The Privacy Across Borders (PAB) team is excited to launch this new site to explore solutions to the challenging issues that arise when data crosses borders, especially those at the intersection of technology, privacy, and security.

Initially, this site will focus on our current work to preserve transatlantic data flows in the wake of the Schrems II ruling. Our goal in this project is a practical one: to develop workable approaches that put digital data flows on a sustainable footing not only in response to the current crisis, but also over the long term, in a manner that balances the protection of both privacy and national security.

In that regard, we have put together the PAB Resource Guide to help people locate legal resources relevant to understanding the issues raised by the Schrems II case. This is a living guide; we will endeavor to keep it up to date, and welcome suggestions for additions or other changes.

Although our current focus is Schrems II, we are interested in diving into some of the other pressing issues that arise when data cross borders, especially as calls for data localization, data residency, and data sovereignty continue to spread. What are the practical implications of these efforts to control and condition the flow of data for technology, security, and privacy? Subject to available time and resources, we will post more information on potential future projects.

We have assembled a fantastic team of researchers and senior advisors who are exploring workable solutions to these complex and multifaceted problems.

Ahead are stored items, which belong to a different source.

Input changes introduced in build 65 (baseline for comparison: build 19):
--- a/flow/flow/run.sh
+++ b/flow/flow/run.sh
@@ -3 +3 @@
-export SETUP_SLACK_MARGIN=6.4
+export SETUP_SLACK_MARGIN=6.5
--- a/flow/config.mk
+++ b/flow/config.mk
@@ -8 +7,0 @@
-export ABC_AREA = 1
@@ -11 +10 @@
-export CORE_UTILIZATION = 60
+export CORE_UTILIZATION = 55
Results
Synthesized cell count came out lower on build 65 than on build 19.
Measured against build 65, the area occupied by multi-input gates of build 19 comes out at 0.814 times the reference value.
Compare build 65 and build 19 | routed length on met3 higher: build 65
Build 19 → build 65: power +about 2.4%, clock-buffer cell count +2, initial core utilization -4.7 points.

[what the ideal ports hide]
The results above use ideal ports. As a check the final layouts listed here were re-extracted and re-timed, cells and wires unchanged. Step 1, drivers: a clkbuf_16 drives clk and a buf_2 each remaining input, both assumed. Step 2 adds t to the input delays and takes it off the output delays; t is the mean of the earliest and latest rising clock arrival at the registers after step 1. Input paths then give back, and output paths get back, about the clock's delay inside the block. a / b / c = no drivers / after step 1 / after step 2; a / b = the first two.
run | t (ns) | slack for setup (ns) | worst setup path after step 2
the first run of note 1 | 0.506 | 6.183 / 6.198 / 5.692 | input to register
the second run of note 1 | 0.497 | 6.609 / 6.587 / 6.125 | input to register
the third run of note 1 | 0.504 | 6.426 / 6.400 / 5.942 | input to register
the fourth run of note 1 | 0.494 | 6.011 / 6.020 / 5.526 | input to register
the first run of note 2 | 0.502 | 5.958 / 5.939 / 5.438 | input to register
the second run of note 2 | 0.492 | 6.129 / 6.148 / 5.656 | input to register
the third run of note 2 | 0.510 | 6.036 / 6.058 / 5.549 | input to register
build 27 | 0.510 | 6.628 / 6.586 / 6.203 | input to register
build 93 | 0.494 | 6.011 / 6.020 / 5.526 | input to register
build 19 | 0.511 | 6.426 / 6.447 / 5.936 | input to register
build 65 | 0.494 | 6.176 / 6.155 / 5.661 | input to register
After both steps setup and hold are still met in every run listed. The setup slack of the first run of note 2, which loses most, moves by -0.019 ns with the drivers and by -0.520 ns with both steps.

My name is Alex Joel, and I am delighted to lead these efforts. I’m a senior project leader with the Tech, Law & Security Program (TLS), which the American University Washington College of Law launched a couple of years ago. Before joining TLS, I spent nearly two decades in the U.S. Intelligence Community (IC), working to maintain the balance between privacy and security, and between secrecy and transparency.

In that capacity, I had the pleasure of meeting with professionals from around the world, including those working in national security agencies, data protection offices, and intelligence oversight institutions, as well as from civil society. In the past decade, I helped lead and champion the IC’s initiatives to improve transparency, develop and implement protections for people regardless of their nationality, and address the issues raised by the European Union (EU).

I’m now out of the IC, but I still carry with me a passionate commitment to finding solutions for how the U.S. and like-minded democracies can both protect national security and individual privacy.